I would greatly appreciate your insights on these matters. Your expertise and experience would be invaluable in guiding the adaptation of your system to meet the specific requirements of my project.

Thank you for your time and consideration. I look forward to your response.

Best regards, yihong1120

zhengthomastang commented 6 months ago

Thank you for reaching out and for your keen interest in our work at the 2nd AI City Challenge Workshop in CVPR 2018. It's gratifying to know that our approach to integrating visual and semantic features for vehicle tracking and speed estimation has caught your attention. I'm more than happy to provide insights into your queries.

Robustness in Diverse Conditions: The system's performance under varying weather conditions and times of the day is a critical aspect of vehicle tracking. To maintain high accuracy, we recommend implementing dynamic thresholding and adaptive filtering techniques. These can help the system adjust to different lighting and weather conditions. Additionally, utilizing robust feature extractors that are less sensitive to environmental changes can be beneficial. Regular updates and recalibrations of the model based on recent environmental data may also be necessary.

Scalability to Larger Camera Networks: When scaling to a larger network of cameras, the main challenges are often related to data management and the increased computational load. To address these, efficient data streaming and processing techniques should be employed. Implementing a distributed processing system can help manage the increased data flow. It's also essential to refine the algorithms for data association to handle the complexities of a larger network while minimizing errors in vehicle identification and tracking across cameras.

Real-time Processing Capabilities: The real-time processing capabilities largely depend on the hardware infrastructure and the efficiency of the algorithms used. For real-time performance, high-speed processors and GPUs are recommended. Optimizing the code for parallel processing and reducing the computational complexity of algorithms wherever possible can also enhance real-time processing capabilities.
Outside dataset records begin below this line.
**config.mk**
```make
export PLATFORM = sky130hd
export DESIGN_NAME = cellCmdFramer
export DESIGN_NICKNAME = d
export VERILOG_FILES = /design/src/rtl/framerPkg.sv /design/src/rtl/framerDatapath.sv /design/src/rtl/framerControl.sv /design/src/rtl/cellCmdFramer.sv
export SDC_FILE = /design/constraint.sdc
export NUM_CORES = 1
export LEC_CHECK = 0
export ABC_CLOCK_PERIOD_IN_PS = 6520
export BUFFER_PORTS_ARGS = -buffer_cell sky130_fd_sc_hd__buf_2
export CORE_ASPECT_RATIO = 1.1
export CORE_MARGIN = 5
export CORE_UTILIZATION = 57
export CTS_CLUSTER_SIZE = 12
export DETAILED_ROUTE_END_ITERATION = 10
export PLACE_DENSITY = 0.73
export REMOVE_ABC_BUFFERS = 1
export SKIP_CTS_REPAIR_TIMING = 1
export SYNTH_ARGS = -nofsm -noshare
export SYNTH_HDL_FRONTEND = slang
export SYNTH_SLANG_ARGS = --single-unit
```
**constraint.sdc**
```tcl
create_clock -name clk -period 6.52 [get_ports clk]
set_input_delay 1.304 -clock clk [delete_from_list [all_inputs] [get_ports clk]]
set_output_delay 1.304 -clock clk [all_outputs]
set_load 0.01 [all_outputs]
```
**src/rtl/framerPkg.sv**
```systemverilog
package framerPkg;

  typedef enum logic [1:0] {
    TAG_DATA = 2'd0,
    TAG_ESC  = 2'd1,
    TAG_CMD  = 2'd2
  } nibTag_e;

  localparam logic [3:0] CODE_NOWRAP = 4'h4;
  localparam logic [3:0] CODE_MARKER = 4'h8;
  localparam logic [3:0] ESC_FILL    = 4'h0;

  // strobes from control to datapath, one decision per clock
  typedef struct packed {
    logic       emitEsc;
    logic       emitCmd;
    logic [3:0] cmdCode;
    logic       emitData;
    logic       dataLow;
    logic       popByte;
    logic       prngReset;
  } framerStrobe_t;

endpackage

```
**src/rtl/framerDatapath.sv**
```systemverilog
module framerDatapath
  import framerPkg::*;
#(
  parameter int CELL_BYTES = 53,
  parameter int FIFO_CELLS = 3
) (
  input  logic          clk,
  input  logic          rstN,
  input  logic          wrEn,
  input  logic [7:0]    wrData,
  output logic          wrReady,
  input  framerStrobe_t stb,
  output logic          cellReady,
  output logic          lastByte,
  output logic          outValid,
  output logic [3:0]    outNibble,
  output logic [1:0]    outTag,
  output logic          prngReset
);

  localparam int DEPTH   = CELL_BYTES * FIFO_CELLS;
  localparam int PTR_W   = $clog2(DEPTH);
  localparam int OCC_W   = $clog2(DEPTH + 1);
  localparam int IDX_W   = $clog2(CELL_BYTES);
  localparam int CELLS_W = $clog2(FIFO_CELLS + 1);

  logic [7:0]         mem [DEPTH];
  logic [PTR_W-1:0]   wrPtr, rdPtr;
  logic [OCC_W-1:0]   occupancy;
  logic [IDX_W-1:0]   wrIdx, rdIdx;
  logic [CELLS_W-1:0] completeCells;
  logic               wrAccept, cellIn, cellOut;
  logic [7:0]         rdByte;

  assign wrReady   = (occupancy != OCC_W'(DEPTH));
  assign wrAccept  = wrEn && wrReady;
  assign cellIn    = wrAccept && (wrIdx == IDX_W'(CELL_BYTES - 1));
  assign lastByte  = (rdIdx == IDX_W'(CELL_BYTES - 1));
  assign cellOut   = stb.popByte && lastByte;
  assign cellReady = (completeCells != '0);
  assign rdByte    = mem[rdPtr];

  always_ff @(posedge clk) begin
    if (wrAccept) mem[wrPtr] <= wrData;
  end

  always_ff @(posedge clk) begin
    if (!rstN) begin
      wrPtr <= '0;
      wrIdx <= '0;
    end else if (wrAccept) begin
      wrPtr <= (wrPtr == PTR_W'(DEPTH - 1)) ? '0 : wrPtr + 1'b1;
      wrIdx <= (wrIdx == IDX_W'(CELL_BYTES - 1)) ? '0 : wrIdx + 1'b1;
    end
  end

  always_ff @(posedge clk) begin
    if (!rstN) begin
      rdPtr <= '0;
      rdIdx <= '0;
    end else if (stb.popByte) begin
      rdPtr <= (rdPtr == PTR_W'(DEPTH - 1)) ? '0 : rdPtr + 1'b1;
      rdIdx <= lastByte ? '0 : rdIdx + 1'b1;
    end
  end

  always_ff @(posedge clk) begin
    if (!rstN) begin
      occupancy <= '0;
    end else begin
      case ({wrAccept, stb.popByte})
        2'b10:   occupancy <= occupancy + 1'b1;
        2'b01:   occupancy <= occupancy - 1'b1;
        default: occupancy <= occupancy;
      endcase
    end
  end

  always_ff @(posedge clk) begin
    if (!rstN) begin
      completeCells <= '0;
    end else begin
      case ({cellIn, cellOut})
        2'b10:   completeCells <= completeCells + 1'b1;
        2'b01:   completeCells <= completeCells - 1'b1;
        default: completeCells <= completeCells;
      endcase
    end
  end

  // registered output stage
  always_ff @(posedge clk) begin
    if (!rstN) begin
      outValid  <= 1'b0;
      outNibble <= '0;
      outTag    <= TAG_DATA;
      prngReset <= 1'b0;
    end else begin
      outValid  <= stb.emitEsc || stb.emitCmd || stb.emitData;
      prngReset <= stb.prngReset;
      if (stb.emitData) begin
        outNibble <= stb.dataLow ? rdByte[3:0] : rdByte[7:4];
        outTag    <= TAG_DATA;
      end else if (stb.emitCmd) begin
        outNibble <= stb.cmdCode;
        outTag    <= TAG_CMD;
      end else begin
        outNibble <= ESC_FILL;
        outTag    <= TAG_ESC;
      end
    end
  end

endmodule

```
**src/rtl/framerControl.sv**
```systemverilog
module framerControl
  import framerPkg::*;
#(
  parameter int PRNG_PERIOD = 1023
) (
  input  logic          clk,
  input  logic          rstN,
  input  logic          syncPulse,
  input  logic          cellReady,
  input  logic          lastByte,
  output framerStrobe_t stb
);

  localparam int CNT_W = $clog2(PRNG_PERIOD + 1);

  typedef enum logic [1:0] {S_IDLE, S_CMD2, S_HI, S_LO} ctrlState_e;

  ctrlState_e       state, nextState;
  logic             isMarker, resumeHi, firstCell;
  logic             syncPrev, markPend, syncRise, takeMark;
  logic [CNT_W-1:0] nibCnt;
  logic             resetDue, anyEmit;

  assign syncRise = syncPulse && !syncPrev;
  assign resetDue = firstCell || (nibCnt == CNT_W'(PRNG_PERIOD));
  assign anyEmit  = stb.emitEsc || stb.emitCmd || stb.emitData;

  always_comb begin
    stb       = '0;
    nextState = state;
    takeMark  = 1'b0;
    case (state)
      S_IDLE: begin
        if (markPend) begin
          stb.emitEsc = 1'b1;
          takeMark    = 1'b1;
          nextState   = S_CMD2;
        end else if (cellReady) begin
          stb.emitEsc = 1'b1;
          nextState   = S_CMD2;
        end
      end
      S_CMD2: begin
        if (isMarker) begin
          stb.emitCmd = 1'b1;
          stb.cmdCode = CODE_MARKER;
          nextState   = resumeHi ? S_HI : S_IDLE;
        end else begin
          nextState = S_HI;
          if (resetDue) begin
            stb.emitEsc   = 1'b1;
            stb.prngReset = 1'b1;
          end else begin
            stb.emitCmd = 1'b1;
            stb.cmdCode = CODE_NOWRAP;
          end
        end
      end
      S_HI: begin
        if (markPend) begin
          stb.emitEsc = 1'b1;
          takeMark    = 1'b1;
          nextState   = S_CMD2;
        end else begin
          stb.emitData = 1'b1;
          nextState    = S_LO;
        end
      end
      default: begin
        stb.emitData = 1'b1;
        stb.dataLow  = 1'b1;
        stb.popByte  = 1'b1;
        nextState    = lastByte ? S_IDLE : S_HI;
      end
    endcase
  end

  always_ff @(posedge clk) begin
    if (!rstN) begin
      state    <= S_IDLE;
      isMarker <= 1'b0;
      resumeHi <= 1'b0;
    end else begin
      state <= nextState;
      if (stb.emitEsc && (state != S_CMD2)) begin
        isMarker <= takeMark;
        resumeHi <= (state == S_HI);
      end
    end
  end

  always_ff @(posedge clk) begin
    if (!rstN) begin
      syncPrev <= 1'b0;
      markPend <= 1'b0;
    end else begin
      syncPrev <= syncPulse;
      markPend <= syncRise || (markPend && !takeMark);
    end
  end

  always_ff @(posedge clk) begin
    if (!rstN) begin
      nibCnt    <= '0;
      firstCell <= 1'b1;
    end else if (stb.prngReset) begin
      nibCnt    <= '0;
      firstCell <= 1'b0;
    end else if (anyEmit && (nibCnt != CNT_W'(PRNG_PERIOD))) begin
      nibCnt <= nibCnt + 1'b1;
    end
  end

endmodule

```
**src/rtl/cellCmdFramer.sv**
```systemverilog
module cellCmdFramer
  import framerPkg::*;
#(
  parameter int CELL_BYTES  = 53,
  parameter int FIFO_CELLS  = 3,
  parameter int PRNG_PERIOD = 1023
) (
  input  logic       clk,
  input  logic       rstN,
  input  logic       wrEn,
  input  logic [7:0] wrData,
  output logic       wrReady,
  input  logic       syncPulse,
  output logic       outValid,
  output logic [3:0] outNibble,
  output logic [1:0] outTag,
  output logic       prngReset
);

  framerStrobe_t stb;
  logic          cellReady, lastByte;

  framerControl #(.PRNG_PERIOD(PRNG_PERIOD)) i_control (
    .clk       (clk),
    .rstN      (rstN),
    .syncPulse (syncPulse),
    .cellReady (cellReady),
    .lastByte  (lastByte),
    .stb       (stb)
  );

  framerDatapath #(.CELL_BYTES(CELL_BYTES), .FIFO_CELLS(FIFO_CELLS)) i_datapath (
    .clk       (clk),
    .rstN      (rstN),
    .wrEn      (wrEn),
    .wrData    (wrData),
    .wrReady   (wrReady),
    .stb       (stb),
    .cellReady (cellReady),
    .lastByte  (lastByte),
    .outValid  (outValid),
    .outNibble (outNibble),
    .outTag    (outTag),
    .prngReset (prngReset)
  );

endmodule

```
**Word level (Yosys, flattened, before mapping)**

Memory sizes are Yosys's and may differ from the RTL's. A register that Yosys moved wholly into a read port is not among the register bits.
Cells that the tools add are included.

- Memories kept: 1
- Logic and storage cells: 100
- Memory bits (read-only): 0
- Register bits: 63
- Input bits: 12
- Bits in latches: 0
- RAM bits: 1272

- Mux-type cells: 35
- Equality and inequality tests: 15
- Add/sub/neg operators: 9
- Shifts and indexed selects: 0
- Reductions and logical operators: 22
- Divide/modulo/power cells: 0
- Bitwise logic cells: 1
- Magnitude comparators: 0
- Multiply operators: 0

Memories:

| name | depth | bits a word | read ports | clocked after memory_dff | write ports | RTL line | text |
|---|---|---|---|---|---|---|---|
| i_datapath.mem | 159 | 8 | 1 | 1 | 1 | framerDatapath.sv:27 | `logic [7:0] mem [DEPTH];` |

Operator list:

| operator | count |
|---|---|
| $mux W8 | 4 |
| $add A8 B1 Y8 const B | 3 |
| $eq A8 B8 Y1 const B | 2 |
| $mux W2 | 8 |
| $pmux W8 S2 | 1 |
| $mux W5 | 3 |
| $add A6 B1 Y6 const B | 2 |
| $eq A6 B6 Y1 const B | 2 |
| $mux W4 | 3 |
| $mux W6 | 2 |
| $add A10 B1 Y10 const B | 1 |
| $eq A10 B10 Y1 const B | 1 |
| $mux W1 | 10 |
| $ne A10 B10 Y1 const B | 1 |
| $ne A8 B8 Y1 const B | 1 |
| $reduce_or A2 Y1 | 4 |
| $sub A8 B1 Y8 const B | 1 |
| $logic_and A1 B1 Y1 | 7 |
| $eq A2 B1 Y1 const B | 3 |
| $eq A2 B2 Y1 const B | 3 |
| $pmux W2 S3 | 1 |
| $reduce_bool A2 Y1 | 3 |
| $logic_or A1 B1 Y1 | 4 |
| $pmux W2 S2 | 1 |
| 10 further kinds | 11 |

**Longest topological paths before layout**

Gate-level depths: netlist of the first run.

- Depth after elaboration: 8
- Gate-level depth with buffers: 17

**Hierarchy**

Synthesis of the first run repeated with hierarchy kept, for this count alone.

- Cell total of the unflattened synthesis: 2707
- Area total of the unflattened synthesis: 53062.1 um^2

By module, submodules not included:

| module | instances | cells an instance | area an instance (um^2) |
|---|---|---|---|
| framerDatapath | 1 | 2604 | 52143.8 |
| framerControl | 1 | 103 | 918.4 |

**Least setup slack after synthesis of the first run**

OpenSTA, ideal clock, no wires.

- Kind: input -> register
- From: input wrEn
- To: register i_datapath.occupancy[6]
- Required time: 6.450 ns
- Arrival time: 4.002 ns
- Buffers on the path: 2
- Setup time: 0.070 ns
- Cell stages on the path: 14
- Path slack: 2.447 ns
- Path through: and2_1 > clkbuf_1 > inv_1 > ha_1 > buf_1 > xor2_1 > ha_1 > a21oi_1 > o21ai_0 > a221oi_1 > a32o_1 > a21oi_1 > or3_1 > a21oi_1

- Word-level cells in the longest chain between the ends: 3

RTL lines:

| element | RTL line | text |
|---|---|---|
| start: declaration | cellCmdFramer.sv:10 | `input logic wrEn,` |
| $logic_and A1 B1 Y1 (*) | framerDatapath.sv:36 | `assign wrAccept = wrEn && wrReady;` |
| $eq A2 B1 Y1 / $eq A2 B2 Y1 (equally long branches) | framerDatapath.sv:71 | `case ({wrAccept, stb.popByte})` |
| $pmux W8 S2 / $reduce_bool A2 Y1 (equally long branches) | -- |  |
| end signal: assignment | framerDatapath.sv:72 | `2'b10: occupancy <= occupancy + 1'b1;` |
| end signal: assignment | framerDatapath.sv:73 | `2'b01: occupancy <= occupancy - 1'b1;` |
| end signal: assignment | framerDatapath.sv:74 | `default: occupancy <= occupancy;` |
| end: declaration | framerDatapath.sv:29 | `logic [OCC_W-1:0] occupancy;` |

Mark *: on every way between the ends. The rest lies on a longest branch, timed or not.
A chain may end at the register's enable or synchronous reset.

**Worst setup path in the final report of the first run**

- From: register i_control.state[0]
- To: register i_datapath.occupancy[6]

- Word-level cells in the longest chain between the ends: 5

RTL lines:

| element | RTL line | text |
|---|---|---|
| start: declaration | framerControl.sv:18 | `ctrlState_e state, nextState;` |
| start signal: assignment | framerControl.sv:84 | `state <= nextState;` |
| $eq A2 B1 Y1, or another cell as far along | framerControl.sv:32 | `case (state)` |
| $reduce_or A3 Y1 (no line) (*) | -- |  |
| $mux W2 (*) | framerControl.sv:32 |  |
| $eq A2 B1 Y1 / $eq A2 B2 Y1 (equally long branches) | framerDatapath.sv:71 |  |
| $pmux W8 S2 / $reduce_bool A2 Y1 (equally long branches) | -- |  |

Marks and branches as above.

==> metrics.txt, run 1 <==
# TYPE chip_impl_metric gauge
chip_impl_info{name="run_status",value="complete, no violations"} 1
chip_impl_metric{name="fillCellCount",unit=""} 5983
chip_impl_metric{name="numClockSinks",unit=""} 1343
chip_impl_metric{name="peak_supply_drop",unit="mV"} 0.263
chip_impl_metric{name="clk_pin_slew_worst_paths",unit="ns"} 0.06
chip_impl_metric{name="worst_pin_slew",unit="ns"} 1.33
chip_impl_metric{name="finalNetCount",unit=""} 2702
chip_impl_info{name="critical_path.most_common_cell",value="sky130_fd_sc_hd__a21oi_1"} 1
chip_impl_metric{name="row_count",unit=""} 117
chip_impl_metric{name="cts_buffer_depth",unit=""} 3
chip_impl_metric{name="async_reset_ff_share",unit="%"} 0
chip_impl_metric{name="finalPower",unit="uW"} 17200
chip_impl_info{name="cp-endpoint",value="i_datapath.occupancy[6]"} 1
chip_impl_info{name="startpoint",value="i_control.state[0]"} 1
chip_impl_metric{name="switching_power",unit="uW"} 3590
chip_impl_metric{name="finalMaxSlewViolations",unit=""} 0
chip_impl_info{name="timing_worst_setup_path_type",value="reg -> reg"} 1
chip_impl_info{name="clockRootBuffer",value="sky130_fd_sc_hd__clkbuf_16"} 1
chip_impl_metric{name="reg2reg_slack",unit="ns"} 2.14
chip_impl_metric{name="power_density",unit="nW/um^2"} 297
chip_impl_info{name="postSynth.topFlopCell",value="sky130_fd_sc_hd__edfxtp_1"} 1
chip_impl_metric{name="synthToLayoutAreaGrowth",unit="%"} 10.1
chip_impl_info{name="regToRegStartpoint",value="i_control.state[0]"} 1
chip_impl_metric{name="critPathMaxFanout",unit=""} 21
chip_impl_metric{name="clock.fmax",unit="GHz"} 0.228
chip_impl_metric{name="die_x",unit="um"} 300
chip_impl_metric{name="worst-path-buf-inv",unit=""} 1
chip_impl_metric{name="timing.final.crit_period",unit="ns"} 4.38
chip_impl_metric{name="totalWireLength",unit="um"} 123000
chip_impl_metric{name="floorplan.die_area",unit="um^2"} 98500
chip_impl_metric{name="post_synth_edffs",unit=""} 1272
chip_impl_metric{name="wire_length_of_the_first_global_routing_pass",unit="um"} 182000
chip_impl_metric{name="initial_antenna_violation_count",unit=""} 2
chip_impl_metric{name="worst_slew_margin_rel",unit="%"} 11.1
chip_impl_metric{name="grt_start_max_net_pins",unit=""} 111
chip_impl_metric{name="grtUsageTotal",unit="%"} 25.3
chip_impl_metric{name="fin_worst_hold_slack",unit="ns"} 0.472
chip_impl_metric{name="vias_in_the_first_global_route",unit=""} 26900
chip_impl_metric{name="layout.cell_area.non_filler",unit="um^2"} 58000
chip_impl_metric{name="postPlaceCellArea",unit="um^2"} 53900
chip_impl_metric{name="setup_skew",unit="ns"} 0.0302
chip_impl_info{name="crit-reg2reg-capture",value="i_datapath.occupancy[6]"} 1
chip_impl_metric{name="synth.yosys.seq_area_share",unit="%"} 75.3
chip_impl_metric{name="drt_iter0_markers",unit=""} 3190
chip_impl_metric{name="max_cap_viol_count",unit=""} 0
chip_impl_metric{name="detailed_place_hpwl",unit="um"} 73400
chip_impl_metric{name="p_leak",unit="uW"} 0.0174
chip_impl_metric{name="htree_levels",unit=""} 4
chip_impl_metric{name="netSwitchingFraction",unit="%"} 20.8
chip_impl_info{name="tritoncts",value="built"} 1
chip_impl_metric{name="number_of_stages_on_the_worst_setup_path",unit=""} 12
chip_impl_info{name="rsz0062_at_grt",value="no"} 1
chip_impl_metric{name="cts-buffers-inserted",unit=""} 137
chip_impl_metric{name="synth.lib_cells_used.distinct",unit=""} 63
chip_impl_metric{name="first_pass_iters",unit=""} 6
chip_impl_metric{name="worstSkewPairLatency",unit="ns"} 0.75
chip_impl_metric{name="antenna_violating_nets_post_route",unit=""} 0
chip_impl_metric{name="clock_power_share",unit="%"} 42.0
chip_impl_info{name="layout_commonest_cell",value="sky130_fd_sc_hd__edfxtp_1"} 1
chip_impl_metric{name="grt_overflow_total",unit=""} 0
chip_impl_info{name="commonest_cells_after_routing_fill_and_taps_aside",value="1272 x sky130_fd_sc_hd__edfxtp_1, 341 x sky130_fd_sc_hd__mux4_2, 220 x sky130_fd_sc_hd__nor2_1, 138 x sky130_fd_sc_hd__clkbuf_16, 102 x sky130_fd_sc_hd__nand2_1"} 1
chip_impl_metric{name="regArea",unit="um^2"} 39600
chip_impl_metric{name="routed_via_density",unit=""} 6.66
chip_impl_metric{name="multi_input_comb_area",unit="um^2"} 12200
chip_impl_metric{name="y_dimension_of_the_die",unit="um"} 329
chip_impl_info{name="hold_class",value="reg -> reg"} 1
chip_impl_info{name="setup.worst_path.end_class",value="flip-flop"} 1
chip_impl_metric{name="share_comb_of_total_power",unit="%"} 3.0
chip_impl_metric{name="route.vias.total",unit=""} 26300
chip_impl_metric{name="numPlacedInstances",unit=""} 3726
chip_impl_metric{name="slowest_delay",unit="ns"} 0.65
chip_impl_metric{name="fp.coreArea",unit="um^2"} 92100
chip_impl_info{name="path_delay_family",value="compound AO/OA/AOI/OAI gates"} 1
chip_impl_info{name="critical_path.cell_chain",value="nand2_1 -> inv_1 -> ha_1 -> xor2_1 -> ha_1 -> a21oi_1 -> o21ai_0 -> a221oi_1 -> a32o_1 -> a21oi_1 -> or3_1 -> a21oi_1"} 1
chip_impl_metric{name="utilization",unit="%"} 62.9
chip_impl_metric{name="finalHoldViolations",unit=""} 0
chip_impl_metric{name="boundaryPins",unit=""} 21
chip_impl_metric{name="drive_gt1_share",unit="%"} 21.3
chip_impl_info{name="worstSetupStartpointType",value="flip-flop"} 1
chip_impl_metric{name="finalCritPeriodShare",unit="%"} 67.2
chip_impl_metric{name="route.detailed.wl_per_inst",unit="um"} 31.2
chip_impl_metric{name="setup-violations-final",unit=""} 0
chip_impl_metric{name="avgSynthCellArea",unit="um^2"} 20.0
chip_impl_metric{name="gp_congestion",unit=""} 0.898
chip_impl_metric{name="internal_power",unit="uW"} 13700
chip_impl_metric{name="syn_inst",unit=""} 2626
chip_impl_metric{name="reg2reg_depth",unit=""} 12
chip_impl_metric{name="count_of_state_elements_after_synthesis",unit=""} 1343
chip_impl_metric{name="timing.critical_path.required",unit="ns"} 7.19
chip_impl_metric{name="power.sequential.fraction",unit="%"} 55.0
chip_impl_metric{name="finish.cell_count_without_fillers",unit=""} 3950
chip_impl_metric{name="cp.arrival",unit="ns"} 5.06
chip_impl_metric{name="synth.yosys.warnings",unit=""} 0
chip_impl_metric{name="syn-cell-area",unit="um^2"} 52600
chip_impl_metric{name="drcViolationCount",unit=""} 0
chip_impl_metric{name="start_util",unit="%"} 57.2
chip_impl_info{name="cpMaxStageDelayCell",value="sky130_fd_sc_hd__ha_1"} 1
chip_impl_metric{name="buffer_ports.inserted",unit=""} 20
==> metrics by stage <==
step | TNS (ns) | setup slack [ns]
final | 0 | 2.14
after CTS | 0 | 2.20
after global routing | 0 | 1.69
after detailed placement | 0 | 1.89
after floorplan | -31.86 | -8.16
after global placement | 0 | 1.99
==> state kept, by name, summed over array words and instances (netlist names), named ones only <==
name	count
i_control.firstCell	1
i_control.isMarker	1
i_control.markPend	1
i_control.nibCnt	10
i_control.resumeHi	1
i_control.state	2
i_control.syncPrev	1
i_datapath.completeCells	2
i_datapath.mem	1272
i_datapath.occupancy	8
i_datapath.outNibble	4
i_datapath.outTag	2
i_datapath.outValid	1
i_datapath.prngReset	1
i_datapath.rdIdx	6
i_datapath.rdPtr	8
i_datapath.wrIdx	6
i_datapath.wrPtr	8
==> worst min-delay path, stage by stage (launching register included) <==
cell,delay [ns]
sky130_fd_sc_hd__dfxtp_1,0.31
sky130_fd_sc_hd__o21ai_0,0.07
sky130_fd_sc_hd__nand2_1,0.05
==> cell usage after synthesis, types with 14 or more instances <==
cell type / count / share of area (%)
sky130_fd_sc_hd__a21oi_1: 41 / 0.39
sky130_fd_sc_hd__nand2_1: 102 / 0.73
sky130_fd_sc_hd__a211oi_1: 20 / 0.29
sky130_fd_sc_hd__nor3_1: 16 / 0.15
sky130_fd_sc_hd__mux2i_1: 48 / 0.91
sky130_fd_sc_hd__buf_1: 16 / 0.11
sky130_fd_sc_hd__xor2_1: 24 / 0.40
sky130_fd_sc_hd__or3_1: 16 / 0.19
sky130_fd_sc_hd__nor2b_1: 23 / 0.27
sky130_fd_sc_hd__ha_1: 15 / 0.36
sky130_fd_sc_hd__o21ai_0: 39 / 0.37
sky130_fd_sc_hd__clkbuf_1: 68 / 0.48
sky130_fd_sc_hd__buf_4: 29 / 0.41
sky130_fd_sc_hd__mux4_2: 341 / 15
sky130_fd_sc_hd__buf_2: 23 / 0.22
sky130_fd_sc_hd__nand3_1: 40 / 0.38
sky130_fd_sc_hd__nor2_1: 220 / 1.6
sky130_fd_sc_hd__mux2_2: 14 / 0.30
sky130_fd_sc_hd__dfxtp_1: 71 / 2.7
sky130_fd_sc_hd__o211ai_1: 17 / 0.24
sky130_fd_sc_hd__edfxtp_1: 1272 / 73
sky130_fd_sc_hd__nand4_1: 14 / 0.17
==> power by group through the flow <==
stage                     Sequential (uW)  Clock, uW  Combinational (uW)
after floorplan                      9700          0                 339
after global placement               9660          0                 501
after detailed placement             9660          0                 517
after CTS                            9480       7330                 519
after global routing                 9480       7700                 549
final                                9480       7240                 515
Adaptation to Newer Models: Integrating advanced object detectors like YOLOv4 involves fine-tuning these models to work cohesively with the existing framework. This includes aligning the input-output specifications and ensuring that the new models can efficiently process the data formats used in our system. Regular updates and optimizations may be required to maintain compatibility and performance.
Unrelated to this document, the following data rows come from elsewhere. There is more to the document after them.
File: src/rtl/tx_pkt_pkg.sv
package tx_pkt_pkg;

    typedef enum logic [1:0] {
        ST_IDLE = 2'd0,
        ST_OPEN = 2'd1,
        ST_DROP = 2'd2
    } frm_state_e;

    // Doublewords carried by the final beat: ceil((8 - empty) / 4)
    function automatic logic [1:0] tail_dwords(input logic [2:0] empty_bytes);
        logic [3:0] t;
        t = 4'd11 - {1'b0, empty_bytes};
        return t[3:2];
    endfunction

endpackage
Semantic Feature Enhancement: Incorporating additional semantic features could certainly enhance tracking accuracy and speed estimation. Considering elements such as vehicle behavior patterns, driver profiles, and contextual environmental data could provide a more holistic view, leading to improved performance. Integrating data from IoT devices and smart city infrastructure might also offer additional insights for more accurate tracking and analysis.

We're glad that our work could inspire your project, and we're excited about the potential advancements your adaptations might bring. Please feel free to reach out if you have further questions or need more detailed technical guidance.